With the forecast calling for another wintery blast, I was surprised to see a crowd of overcoats and hoods oohing and ahhing over the gas-grill display, pressing the orange ignite buttons and turning knobs. They’re like a bunch of little girls in their white plastic pretend-kitchens, I thought, playing in a world yet to come.
“Christmas trees?” I asked an orange-vested woman whose blond curls hid her name tag.
‘”Fake or real?”
“Artificial,” I said.
“Garden Center. Go all the way back to fencing, turn right.”
Seems even “non-real” Christmas trees would garner more respect this time of year, I thought, making my way past the garbage cans, extra-large leaf bags, potting soil, bug repellants and Japanese lanterns.
“Hello…Hal,” I said, nodding at a name tag and pulling a crumpled ad from my pocket. “I’m interested in this five-foot Douglas Fir. Is this the one?” I asked, pointing to the jolly almost-looks-like-the-real-thing-with-fade-in-and-fade-out-white-lights tree.
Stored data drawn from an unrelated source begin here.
Context: an optimization exercise on an open-source flow, tuned for small area, a short achievable clock period and few clock cycles per item. The choices shown serve that exercise and are no tape-out recipe.
Only simulation tests tie the RTL to the original design; equivalence was not proved.
The flow treats the clock pin as an ideal source, which a real chip does not have.
Power and IR drop assume default switching activity.

// occupancy_grid_rect_fill
module occupancy_grid_rect_fill
(
  input  logic              clk,
  input  logic              rst_n,
  input  logic              cfg_we,
  input  logic [ogrf_pkg::CFG_IW-1:0] cfg_index,
  input  logic [ogrf_pkg::SIZE_W-1:0] cfg_wdata,
  input  logic              in_tvalid,
  output logic              in_tready,
  input  logic [23:0]       in_tdata,    
  input  logic [1:0]        in_tuser,    
  output logic              out_tvalid,
  input  logic              out_tready,
  output logic [7:0]        out_tdata    
);
clock: 8.0 ns
lec_check: 0
cap_margin: 20
core_margin: 2
core_utilization: 40
cts_cluster_diameter: 70
cts_cluster_size: 25
setup_slack_margin: 5
slew_margin: 20
run.sh (not shown) runs the stock make flow with config.mk's settings and CLKGATE_MAP_FILE= SYNTH_SCRIPT=/design/flow/synth_recipe.tcl, a recipe that flattens the netlist after the stock synthesis.
The first run produced a clean layout.
Testbench counts at the start, summed over its fixed seeds: cycles 3,246, requests 3,200.
Rerun with:
==> flow/flow/run.sh (new file) <==
#!/bin/bash
# Own layout flow: the standard ORFS flow (standard.sh, standard synthesis
# included), with one change: clock tree synthesis adds no dummy loads. The
# clock tree is still balanced over every register. make's full output goes
# to flow_make.log in the work folder; ORFS keeps its per-step logs under
# orfs/logs.
set -euo pipefail
export CTS_ARGS="-sink_clustering_enable -repair_clock_nets -sink_clustering_size 25 -sink_clustering_max_diameter 70 -dont_use_dummy_load"
bash standard.sh > flow_make.log 2>&1
==> flow/standard.sh (new file) <==
#!/bin/bash
# synth_recipe.tcl (not shown) runs the flow's synth.tcl, then flattens the netlist and writes it again
# the make line also repeats each setting of config.mk as NAME=value (left out here)
make -C /OpenROAD-flow-scripts/flow DESIGN_CONFIG=/design/flow/config.mk WORK_HOME=/design/flow/orfs CLKGATE_MAP_FILE= SYNTH_SCRIPT=/design/flow/synth_recipe.tcl "${@:-finish}"
--- a/flow/config.mk
+++ b/flow/config.mk
@@ -10,4 +10,2 @@
 export CORE_UTILIZATION = 40
-export CTS_CLUSTER_DIAMETER = 70
-export CTS_CLUSTER_SIZE = 25
 export SETUP_SLACK_MARGIN = 5
removed: flow/run.sh
Routed wire length is about the same.
Die area is unchanged.
Clock skew rises by 31 ps.
Via count is higher by 0.67%.
Synthesized area stays the same.
Count of clock-buffer cells in the layout drops by 29.
Cell area went down by 0.63%.
Combinational power barely changes.

---

== delta ==
occupancy_grid_rect_fill, a different RTL version from the one above (not shown whole).
Size: ~4,400 flip-flops, roughly 50 I/O pins, ~160,000 µm² of cells after synthesis.
## occupancy_grid_rect_fill
module occupancy_grid_rect_fill
(
  input  logic              clk,
  input  logic              rst_n,
  input  logic              cfg_we,
  input  logic [ogrf_pkg::CFG_IW-1:0] cfg_index,
  input  logic [ogrf_pkg::SIZE_W-1:0] cfg_wdata,
  input  logic              in_tvalid,
  output logic              in_tready,
  input  logic [23:0]       in_tdata,    
  input  logic [1:0]        in_tuser,    
  output logic              out_tvalid,
  input  logic              out_tready,
  output logic [7:0]        out_tdata    
);
export LEC_CHECK = 0
export CAP_MARGIN = 20
export CORE_MARGIN = 2
export CORE_UTILIZATION = 40
export SETUP_SLACK_MARGIN = 5
export SLEW_MARGIN = 20
create_clock -name core_clock -period 8.0 [get_ports {clk}]
standard.sh (not shown) runs the stock make flow with config.mk's settings and CLKGATE_MAP_FILE= SYNTH_SCRIPT=/design/flow/synth_recipe.tcl, a recipe that flattens the netlist after the stock synthesis.
==> flow/flow/run.sh <==
#!/bin/bash
# Own layout flow: the standard ORFS flow (standard.sh, standard synthesis
# included), with two changes: clock tree synthesis adds no dummy loads (the
# tree is still balanced over every register), and the resize, clock tree and
# global route steps estimate signal wires on met1/met2 15% more pessimistically
# (flow/rc_scale.tcl) before their repairs. make's full output goes to
# flow_make.log in the work folder; ORFS keeps its per-step logs under orfs/logs.
set -euo pipefail
export CTS_ARGS="-sink_clustering_enable -repair_clock_nets -sink_clustering_size 25 -sink_clustering_max_diameter 70 -dont_use_dummy_load"
RC="$(pwd)/flow/rc_scale.tcl"
export PRE_RESIZE_TCL="$RC" PRE_CTS_TCL="$RC" PRE_GLOBAL_ROUTE_TCL="$RC"
bash standard.sh > flow_make.log 2>&1
==> flow/flow/rc_scale.tcl <==
set rc_k 1.15
set_layer_rc -layer met1 -capacitance [expr {1.72375E-04 * $rc_k}] -resistance [expr {8.929e-04 * $rc_k}]
set_layer_rc -layer met2 -capacitance [expr {1.36233E-04 * $rc_k}] -resistance [expr {8.929e-04 * $rc_k}]
set_wire_rc -signal -layer met1
Testbench counts of delta, summed over its fixed seeds: cycles 3,246, requests 3,200.
What xenon does differently from delta at the input level:
-- flow/flow/run.sh --
<<< delta, line 5
# global route steps estimate signal wires on met1/met2 15% more pessimistically
>>> xenon, line 5
# global route steps estimate signal wires on met1/met2 30% more pessimistically
<<< delta, line 9
export CTS_ARGS="-sink_clustering_enable -repair_clock_nets -sink_clustering_size 25 -sink_clustering_max_diameter 70 -dont_use_dummy_load"
>>> xenon, line 9
export CTS_ARGS="-sink_clustering_enable -repair_clock_nets -sink_clustering_size 28 -sink_clustering_max_diameter 74 -dont_use_dummy_load"
-- flow/flow/rc_scale.tcl --
<<< delta, line 1
set rc_k 1.15
>>> xenon, line 1
set rc_k 1.3
==> comparison <==
- Static power due to leakage of xenon is on par with delta.
- Total chip power in xenon is 0.45 mW below delta.
- Number of cells on the critical path: delta and xenon compared, higher one is delta
- The switching component of the power of xenon was superior to that of delta.
- For share of power burned in combinational logic, delta and xenon come out practically identical.
- Of the two values seen for destination of the critical timing path, u_dp.rd2[59]$_DFF_P_ was produced by delta and in_tready by xenon.
- The lower combinational power came out of delta.
- Via count was higher in xenon than in delta.
This design comes from an exercise in tuning for small area and few clock cycles per item on the open sky130 flow, not from production work.
Function was checked by simulation only, so behaviour that the tests miss may differ from the original.

Setup of run 1:
// letterbox_scaler_address_generator
module letterbox_scaler_address_generator (
  input  logic        clk_i,
  input  logic        rst_ni,
  input  logic        psel,
  input  logic        penable,
  input  logic        pwrite,
  input  logic [4:0]  paddr,
  input  logic [31:0] pwdata,
  output logic [31:0] prdata,
  output logic        pready,
  input  logic        in_valid_i,
  output logic        in_ready_o,
  input  logic [8:0]  screen_x_i,
  input  logic [8:0]  screen_y_i,
  output logic        out_valid_o,
  input  logic        out_ready_i,
  output logic        coord_ok_o,
  output logic        shows_image_o,
  output logic [17:0] frame_index_o,
  output logic [11:0] source_x_o,
  output logic [11:0] source_y_o,
  output logic [25:0] source_byte_address_o
);
Size: about 2900 cells after synthesis, ~300 flip-flops, ~30000 sq um of cells after synthesis.
export LEC_CHECK = 0
export CAP_MARGIN = 20
export CORE_MARGIN = 2
export CORE_UTILIZATION = 40
export SLEW_MARGIN = 20
create_clock -name core_clock -period 7.0 [get_ports {clk_i}]
run.sh (not shown) runs the stock make flow with config.mk's settings and CLKGATE_MAP_FILE= SYNTH_SCRIPT=/design/flow/synth_recipe.tcl, a recipe that flattens the netlist after the stock synthesis.
Testbench counts of run 1, summed over its fixed seeds: cycles 14,016, items 12,800.
> inputs changed (run 1 -> run 2)
- CTS_BUF_LIST: unset -> sky130_fd_sc_hd__clkbuf_4
==> notes.md <==
Looking at worst setup slack across run 1 and run 2, the one that comes out lower is run 2. | count of clock buffers in the final design | run 2 vs run 1 | 89 higher |. The run showing the smaller clock-cell share of area is run 2. Re wire length reported by the detailed router: run 1 was lower than run 2. Compared run 2 against run 1; total routing resource utilization after global routing within noise.
Inputs modified between run 2 and run 3:
- CTS_BUF_LIST: sky130_fd_sc_hd__clkbuf_4 -> unset
- GPL_TIMING_DRIVEN: unset -> 0
Results
Looking at critical path endpoint, the u_geom.r_q[3]$_DFFE_PP_ result is from run 3; the u_geom.r_q[10]$_DFFE_PP_ one comes from run 2. Post-CTS repair timing setup buffer count, run 2 and run 3, lower one = run 2. Diff run 2 -> run 3: least setup slack across all paths after layout went down by 0.036 ns, post-route fraction of the period consumed by the critical path went up by 0.51 points, global-route wire length before repair went up by about 3%. Summary of run 3 over run 2: routed wire length now sits higher, slew at the pin closest to its max-slew limit now sits higher, clock buffer and inverter area fraction after layout now sits at about the same level, number of tapcells now sits at about the same level. Diff run 2 and run 3: fmax lower in run 3.
Context: an optimization exercise on an open-source flow, tuned for small area. The choices shown serve that exercise and are no tape-out recipe.
The RTL was checked by simulation tests, not by an equivalence proof against the original design.
No activity file was given, so power comes from the tool's default toggle rates.

== run A ==
==> flow/design.v <==
`timescale 1ns/1ps
module word_store (
   input  logic        spi_clk,
   input  logic        commit,     
   input  logic [5:0]  addr,
   input  logic [4:0]  sel,        
   input  logic        wr_ins,     
   input  logic        wr_bit,
   input  logic        hold,       
   output logic        rbuf_bit    
);
   logic [31:0] ring [64];
   logic [31:0] rbuf;
   logic        tap;
   logic        rbuf_in;
   assign tap      = sel[4] ? ring[addr][15] : ring[addr][31];
   assign rbuf_bit = rbuf[{sel[4] & commit, sel[3:0]}];
   assign rbuf_in  = wr_ins ? wr_bit : (hold ? rbuf[31] : tap);
   for (genvar w = 0; w < 64; w++) begin : g_ring
      always_ff @(posedge spi_clk)
         ring[w] <= {ring[w][30:0],
                     (commit && addr == 6'(w)) ? rbuf_bit : ring[w][31]};
   end
   always_ff @(posedge spi_clk)
      rbuf <= {rbuf[30:0], rbuf_in};
endmodule
`timescale 1ns/1ps
module spi_mem_bridge
(
   input  logic        spi_clk,
   input  logic        spi_ss,
   input  logic        spi_mosi,
   output logic        spi_miso,
   output logic [2:0]  leds
);
   localparam logic [2:0] IDLE      = 3'b100,
                          IDLE_RD   = 3'b101,    
                          IDLE_ONE  = 3'b110,    
                          READ_BIT  = 3'b000,
                          WRITE_BIT = 3'b001,
                          READ_MEM  = 3'b010,
                          WRITE_MEM = 3'b011;
   logic [2:0]  bit_ctr;
   logic [2:0]  state;
   logic [3:0]  mem_ctr;
   logic [23:0] hist;        
   logic [7:0]  rx_byte;
   logic        byte_done;
   logic        idle;
   logic [7:0]  ctrl;
   logic        stat_bit;
   logic [4:0]  ph;
   logic [4:0]  sel;
   logic [5:0]  addr;
   logic        commit;
   logic        wr_ins;
   logic        hold;
   logic        rbuf_bit;
   logic [7:0]  reply;
   logic        data_out;
   assign byte_done = (bit_ctr == 3'd7);
   assign rx_byte   = {hist[6:0], spi_mosi};
   assign idle      = state[2];
   always_ff @(posedge spi_clk or posedge spi_ss) begin
      if (spi_ss) begin
         bit_ctr <= '0;
         state   <= IDLE;
         mem_ctr <= '0;
      end else begin
         bit_ctr <= bit_ctr + 3'd1;
         if (byte_done) begin
            if (idle) begin
               mem_ctr <= '0;
               case (rx_byte)
                  8'h01:  state <= READ_BIT;
                  8'h02: state <= WRITE_BIT;
                  8'h03:  state <= READ_MEM;
                  8'h04: state <= WRITE_MEM;
                  default:        state <= IDLE;
               endcase
            end else if (state == READ_BIT) begin
               state <= stat_bit ? IDLE_ONE : IDLE;
            end else if (state == WRITE_BIT) begin
               state <= IDLE;
            end else begin
               mem_ctr <= mem_ctr + 4'd1;
               if (mem_ctr == 4'd9)
                  state <= (state == READ_MEM) ? IDLE_RD : IDLE;
            end
         end
      end
   end
   always_ff @(posedge spi_clk)
      hist <= {hist[22:0], spi_mosi};
   always_ff @(posedge spi_clk or posedge spi_ss) begin
      if (spi_ss)
         ctrl <= '0;
      else if (byte_done && state == WRITE_BIT && !rx_byte[4])
         ctrl[rx_byte[3:1]] <= rx_byte[0];
   end
   assign leds = ~ctrl[2:0];
   assign stat_bit = (rx_byte[4:0] == 5'd16) || (rx_byte[4:0] == 5'd12) ||
                     (rx_byte[4:3] == 2'b00 && ctrl[rx_byte[2:0]]);
   always_ff @(posedge spi_clk)
      ph <= ph + 5'd1;
   assign wr_ins = (state == WRITE_MEM) && (mem_ctr >= 4'd3) && (mem_ctr <= 4'd6);
   assign hold   = commit || (state == WRITE_MEM);
   always_ff @(posedge spi_clk) begin
      if (byte_done && ((state == READ_MEM && mem_ctr == 4'd3) ||
                        (state == WRITE_MEM && mem_ctr == 4'd7)))
         addr <= rx_byte[7:2];
      if (wr_ins && mem_ctr == 4'd3 && bit_ctr == 3'd0)
         sel <= ~ph;
      else if (byte_done && state == READ_MEM && mem_ctr == 4'd3)
         sel <= ph + 5'd24;
      if (byte_done && state == WRITE_MEM && mem_ctr == 4'd8)
         commit <= 1'b1;
      else if ((state == READ_MEM || state == WRITE_MEM) && mem_ctr == 4'd3)
         commit <= 1'b0;
   end
   word_store store0 (
      .spi_clk, .commit, .addr, .sel, .wr_ins, .wr_bit (hist[23]), .hold,
      .rbuf_bit
   );
   always_comb begin
      reply = 8'h00;
      case (state)
         WRITE_MEM:
            case (mem_ctr)
               4'd1, 4'd2, 4'd3, 4'd4: reply = {4'd0, mem_ctr - 4'd1};   
               4'd6:                   reply = 8'h04;                    
               4'd7:                   reply = 8'h06;
               4'd8:                   reply = 8'h07;
               4'd9:                   reply = 8'hAA;
               default:                reply = 8'h00;
            endcase
         READ_MEM:
            case (mem_ctr)
               4'd5:    reply = 8'hAA;
               4'd6:    reply = 8'h04;                                   
               default: reply = 8'h00;
            endcase
         IDLE_ONE: reply = 8'h01;
         default:  reply = 8'h00;
      endcase
   end
   assign data_out = (state == READ_MEM && mem_ctr >= 4'd7) || (state == IDLE_RD);
   always_ff @(negedge spi_clk or posedge spi_ss) begin
      if (spi_ss)
         spi_miso <= 1'b0;
      else
         spi_miso <= data_out ? rbuf_bit : reply[~bit_ctr];
   end
endmodule
Settings: LEC_CHECK=0, CAP_MARGIN=20, CORE_MARGIN=2, CORE_UTILIZATION=60, PLACE_DENSITY=0.75, SLEW_MARGIN=20; clock period 10.0 ns.
standard.sh (not shown) runs the stock make flow with config.mk's settings and CLKGATE_MAP_FILE= SYNTH_SCRIPT=/design/flow/synth_recipe.tcl, a recipe that flattens the netlist after the stock synthesis.
==> flow/flow/run.sh <==
#!/bin/bash
# The standard layout, with clock tree synthesis told not to add dummy
# loads and to cluster up to 35 sinks within 80 um per leaf buffer.
set -euo pipefail
export CTS_ARGS="-sink_clustering_enable -repair_clock_nets -dont_use_dummy_load -sink_clustering_size 35 -sink_clustering_max_diameter 80"
bash standard.sh > standard.log 2>&1
Run A: flow completed, timing, DRC and antenna clean
Input-level comparison between run C and run A:
--- a/flow/design.v
+++ b/flow/design.v
@@ -33,13 +33,13 @@
    output logic        spi_miso,
    output logic [2:0]  leds
 );
-   localparam logic [2:0] IDLE      = 3'b100,
-                          IDLE_RD   = 3'b101,    
-                          IDLE_ONE  = 3'b110,    
-                          READ_BIT  = 3'b000,
-                          WRITE_BIT = 3'b001,
-                          READ_MEM  = 3'b010,
-                          WRITE_MEM = 3'b011;
+   localparam logic [2:0] IDLE    = 3'd0,
+                          READ_BIT  = 3'd1,
+                          WRITE_BIT = 3'd2,
+                          READ_MEM  = 3'd3,
+                          WRITE_MEM = 3'd4,
+                          IDLE_RD   = 3'd5,    
+                          IDLE_ONE  = 3'd6;    
    logic [2:0]  bit_ctr;
    logic [2:0]  state;
    logic [3:0]  mem_ctr;
@@ -60,7 +60,7 @@
    logic        data_out;
    assign byte_done = (bit_ctr == 3'd7);
    assign rx_byte   = {hist[6:0], spi_mosi};
-   assign idle      = state[2];
+   assign idle      = (state == IDLE) || (state == IDLE_RD) || (state == IDLE_ONE);
    always_ff @(posedge spi_clk or posedge spi_ss) begin
       if (spi_ss) begin
          bit_ctr <= '0;
==> run summary <==
Run C | stages: all done | timing, DRC, antenna: all pass
Relative to run A, area added between synthesis and finish has gone down in run C.
[compare] base=run A new=run C: effective utilization at floorplan did not really move; power per standard cell area level.
Compared to run A, run C has hold slack 0.022 ns higher.
Relative to run A, per-cell via count in the routed design has increased by 0.034 in run C.
Share of synthesized area occupied by flip-flops and latches: run C vs run A, no meaningful difference
Looking at run A and run C, the least setup slack across all paths after layout is a wash.
Global-route wire length before repair (higher): run C
For cell area, run A and run C come out practically identical.
Run A -> run C: overall power of the completed layout flat
Route | run C vs run A | wire longer in run C
The number of DRC violations after detailed routing on run A is in line with that on run C.
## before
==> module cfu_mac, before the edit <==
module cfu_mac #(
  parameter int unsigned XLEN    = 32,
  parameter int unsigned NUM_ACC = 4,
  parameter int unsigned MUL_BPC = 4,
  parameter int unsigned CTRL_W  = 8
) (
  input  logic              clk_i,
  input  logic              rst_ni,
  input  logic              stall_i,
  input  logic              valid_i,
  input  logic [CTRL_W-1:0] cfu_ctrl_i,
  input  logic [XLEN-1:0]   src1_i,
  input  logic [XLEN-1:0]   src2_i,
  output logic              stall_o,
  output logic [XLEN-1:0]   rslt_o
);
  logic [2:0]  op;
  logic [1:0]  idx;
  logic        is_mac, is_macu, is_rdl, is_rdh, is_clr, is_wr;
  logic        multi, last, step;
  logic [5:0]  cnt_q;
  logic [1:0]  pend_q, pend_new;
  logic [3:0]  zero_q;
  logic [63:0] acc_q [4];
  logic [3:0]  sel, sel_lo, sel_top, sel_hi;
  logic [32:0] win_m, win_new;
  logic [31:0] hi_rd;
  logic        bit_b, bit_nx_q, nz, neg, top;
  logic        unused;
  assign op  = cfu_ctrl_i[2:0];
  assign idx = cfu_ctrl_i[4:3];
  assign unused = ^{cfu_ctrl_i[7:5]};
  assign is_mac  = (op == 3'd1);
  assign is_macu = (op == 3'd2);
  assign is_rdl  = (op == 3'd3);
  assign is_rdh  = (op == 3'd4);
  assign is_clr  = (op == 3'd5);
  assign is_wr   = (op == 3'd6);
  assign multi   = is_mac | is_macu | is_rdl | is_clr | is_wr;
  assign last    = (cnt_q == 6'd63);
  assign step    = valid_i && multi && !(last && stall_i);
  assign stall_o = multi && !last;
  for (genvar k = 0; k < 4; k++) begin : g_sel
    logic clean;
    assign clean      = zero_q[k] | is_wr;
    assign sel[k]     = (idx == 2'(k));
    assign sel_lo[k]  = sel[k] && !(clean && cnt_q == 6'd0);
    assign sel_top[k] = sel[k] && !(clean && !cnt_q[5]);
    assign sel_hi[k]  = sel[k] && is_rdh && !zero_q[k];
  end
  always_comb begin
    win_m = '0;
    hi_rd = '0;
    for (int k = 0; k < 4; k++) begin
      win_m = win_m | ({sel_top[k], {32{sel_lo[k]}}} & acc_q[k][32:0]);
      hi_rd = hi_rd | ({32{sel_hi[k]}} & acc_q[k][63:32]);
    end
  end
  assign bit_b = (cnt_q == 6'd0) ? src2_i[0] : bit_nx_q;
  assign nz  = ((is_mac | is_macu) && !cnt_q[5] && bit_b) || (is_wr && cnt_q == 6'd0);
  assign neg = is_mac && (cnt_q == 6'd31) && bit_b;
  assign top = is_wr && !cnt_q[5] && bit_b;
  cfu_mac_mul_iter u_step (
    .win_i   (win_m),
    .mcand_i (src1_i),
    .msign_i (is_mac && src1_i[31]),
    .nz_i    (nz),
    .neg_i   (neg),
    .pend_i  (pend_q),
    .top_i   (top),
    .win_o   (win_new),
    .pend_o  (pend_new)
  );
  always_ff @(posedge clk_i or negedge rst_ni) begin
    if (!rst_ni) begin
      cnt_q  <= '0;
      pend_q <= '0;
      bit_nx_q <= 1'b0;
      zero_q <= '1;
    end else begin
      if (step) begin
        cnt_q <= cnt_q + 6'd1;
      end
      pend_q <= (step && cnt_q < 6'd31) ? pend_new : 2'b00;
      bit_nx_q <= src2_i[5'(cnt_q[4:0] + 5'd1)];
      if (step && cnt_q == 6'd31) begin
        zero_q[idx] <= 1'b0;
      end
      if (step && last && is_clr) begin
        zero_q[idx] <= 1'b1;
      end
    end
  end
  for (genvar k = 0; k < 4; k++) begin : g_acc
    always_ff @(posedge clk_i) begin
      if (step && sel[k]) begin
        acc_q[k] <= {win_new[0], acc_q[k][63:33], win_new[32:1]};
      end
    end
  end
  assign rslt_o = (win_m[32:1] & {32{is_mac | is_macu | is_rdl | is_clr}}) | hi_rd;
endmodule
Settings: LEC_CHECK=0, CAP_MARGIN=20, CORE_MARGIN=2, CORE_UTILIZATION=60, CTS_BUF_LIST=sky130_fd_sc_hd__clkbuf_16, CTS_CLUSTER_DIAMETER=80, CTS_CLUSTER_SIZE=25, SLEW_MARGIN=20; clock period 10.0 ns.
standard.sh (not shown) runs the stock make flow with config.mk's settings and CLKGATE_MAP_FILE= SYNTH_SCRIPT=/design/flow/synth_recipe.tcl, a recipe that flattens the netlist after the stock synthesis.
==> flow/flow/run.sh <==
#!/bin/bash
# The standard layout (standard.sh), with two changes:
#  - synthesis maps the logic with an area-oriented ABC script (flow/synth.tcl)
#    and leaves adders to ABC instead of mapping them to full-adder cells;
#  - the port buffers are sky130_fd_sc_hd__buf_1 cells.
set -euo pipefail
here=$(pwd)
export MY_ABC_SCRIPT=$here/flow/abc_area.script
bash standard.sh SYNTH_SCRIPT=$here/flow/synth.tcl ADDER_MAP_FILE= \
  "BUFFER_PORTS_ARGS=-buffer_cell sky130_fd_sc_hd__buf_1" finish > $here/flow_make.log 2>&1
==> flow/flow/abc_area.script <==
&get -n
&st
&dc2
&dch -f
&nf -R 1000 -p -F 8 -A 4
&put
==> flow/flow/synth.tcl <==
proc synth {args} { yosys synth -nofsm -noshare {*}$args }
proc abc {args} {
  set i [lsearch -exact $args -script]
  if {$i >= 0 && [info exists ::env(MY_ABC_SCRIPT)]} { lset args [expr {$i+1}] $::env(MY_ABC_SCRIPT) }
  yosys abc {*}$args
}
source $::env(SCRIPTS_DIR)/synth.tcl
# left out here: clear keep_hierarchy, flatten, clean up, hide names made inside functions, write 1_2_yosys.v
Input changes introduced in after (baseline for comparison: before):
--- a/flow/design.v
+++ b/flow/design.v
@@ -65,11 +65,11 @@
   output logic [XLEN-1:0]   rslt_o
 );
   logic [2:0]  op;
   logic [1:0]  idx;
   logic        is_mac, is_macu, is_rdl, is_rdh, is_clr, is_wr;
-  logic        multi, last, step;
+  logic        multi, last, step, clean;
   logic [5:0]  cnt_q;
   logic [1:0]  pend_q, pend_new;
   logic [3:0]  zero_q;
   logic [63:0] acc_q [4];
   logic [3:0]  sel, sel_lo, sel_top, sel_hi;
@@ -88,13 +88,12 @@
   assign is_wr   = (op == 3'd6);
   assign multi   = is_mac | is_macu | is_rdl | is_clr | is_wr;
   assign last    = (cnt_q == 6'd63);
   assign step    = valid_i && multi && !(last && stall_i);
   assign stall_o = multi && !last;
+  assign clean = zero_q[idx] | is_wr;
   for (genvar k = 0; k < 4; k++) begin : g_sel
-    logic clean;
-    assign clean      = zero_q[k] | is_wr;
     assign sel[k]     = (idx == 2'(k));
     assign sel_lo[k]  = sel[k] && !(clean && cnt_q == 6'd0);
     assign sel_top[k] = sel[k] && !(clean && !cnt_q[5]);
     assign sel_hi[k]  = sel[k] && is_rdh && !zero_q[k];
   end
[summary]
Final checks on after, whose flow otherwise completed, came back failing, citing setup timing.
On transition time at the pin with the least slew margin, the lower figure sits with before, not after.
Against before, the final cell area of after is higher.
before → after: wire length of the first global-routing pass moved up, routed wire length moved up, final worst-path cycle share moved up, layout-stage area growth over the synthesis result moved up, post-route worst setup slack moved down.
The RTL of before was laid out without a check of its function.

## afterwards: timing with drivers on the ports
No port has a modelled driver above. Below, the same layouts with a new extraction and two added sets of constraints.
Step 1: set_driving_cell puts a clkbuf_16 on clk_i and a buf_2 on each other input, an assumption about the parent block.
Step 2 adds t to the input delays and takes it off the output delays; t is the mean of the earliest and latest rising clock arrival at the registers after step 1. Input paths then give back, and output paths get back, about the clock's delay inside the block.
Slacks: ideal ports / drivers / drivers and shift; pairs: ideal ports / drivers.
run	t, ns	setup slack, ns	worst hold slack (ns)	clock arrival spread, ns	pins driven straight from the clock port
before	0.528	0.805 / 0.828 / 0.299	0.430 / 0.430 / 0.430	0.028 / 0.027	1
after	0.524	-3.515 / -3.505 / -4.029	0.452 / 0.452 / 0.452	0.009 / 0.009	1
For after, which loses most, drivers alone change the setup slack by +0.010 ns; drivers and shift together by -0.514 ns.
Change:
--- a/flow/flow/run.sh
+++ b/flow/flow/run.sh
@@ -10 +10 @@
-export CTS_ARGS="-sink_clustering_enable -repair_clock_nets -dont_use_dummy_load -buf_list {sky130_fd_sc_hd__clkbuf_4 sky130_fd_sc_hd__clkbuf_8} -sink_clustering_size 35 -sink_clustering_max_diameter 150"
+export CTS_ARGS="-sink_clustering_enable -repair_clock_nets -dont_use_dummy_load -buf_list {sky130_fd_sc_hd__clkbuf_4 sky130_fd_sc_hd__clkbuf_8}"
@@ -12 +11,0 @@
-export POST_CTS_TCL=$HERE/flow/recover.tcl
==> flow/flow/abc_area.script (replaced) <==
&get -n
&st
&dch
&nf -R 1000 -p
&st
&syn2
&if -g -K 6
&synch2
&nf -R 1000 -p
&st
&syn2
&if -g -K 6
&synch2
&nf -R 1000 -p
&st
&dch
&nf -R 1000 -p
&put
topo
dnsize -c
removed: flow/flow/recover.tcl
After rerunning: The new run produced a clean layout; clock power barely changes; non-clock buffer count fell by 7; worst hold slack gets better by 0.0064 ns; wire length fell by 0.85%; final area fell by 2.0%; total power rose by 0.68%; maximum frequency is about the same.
It wasn’t. It was a 6-foot fake Scotch Pine and $70 more. Three hours later, at the epicenter of an explosion of trinkets, and Calpurnia in full attack mode against the army of yellowing paper that seems to threaten her very cathood, I am ready to decorate what is really a three-foot-green-plastic tree set into a two-foot “Grecian” Styrofoam stand. Every year, my former husband and I delighted in peeling away the newsprint protecting our treasures – Teddy bears popping out of gift boxes, reindeers frozen forever in flight – finding a headline, a dateline on a story: material evidence of a long and successful marriage.
But only in the dictionary does “long marriage” come before “successful.” Christmastime eventually became the War of the Orbs. He began weighing the branches with tiny replicas of handlebars and helmets from Harley-Davidson. I dotted the tree with ornaments set in doilies, lace. He especially abhorred the pink Victorian shoe that sprouted tulle. All of them, he gladly handed over to me in the distribution of assets.
And now I find every one of them too big or heavy to hang on the only size tree I can fit into my new living room without having to crawl over the sofa to get to the kitchen. Except, perhaps, for this one: a small crystal with red and green splashes and itty-bitty snowflakes suspended in its core. I bought it the year we began counseling. It’s not a color I can feel, can scratch off with my fingernail. The color is buried: a jewel in its transparent vault, unreachable unless—and I consider this for a moment – I smash it against something, drop it on the floor, kick it to the wall.
My three-foot Fir is waiting to be dressed. To all a good night.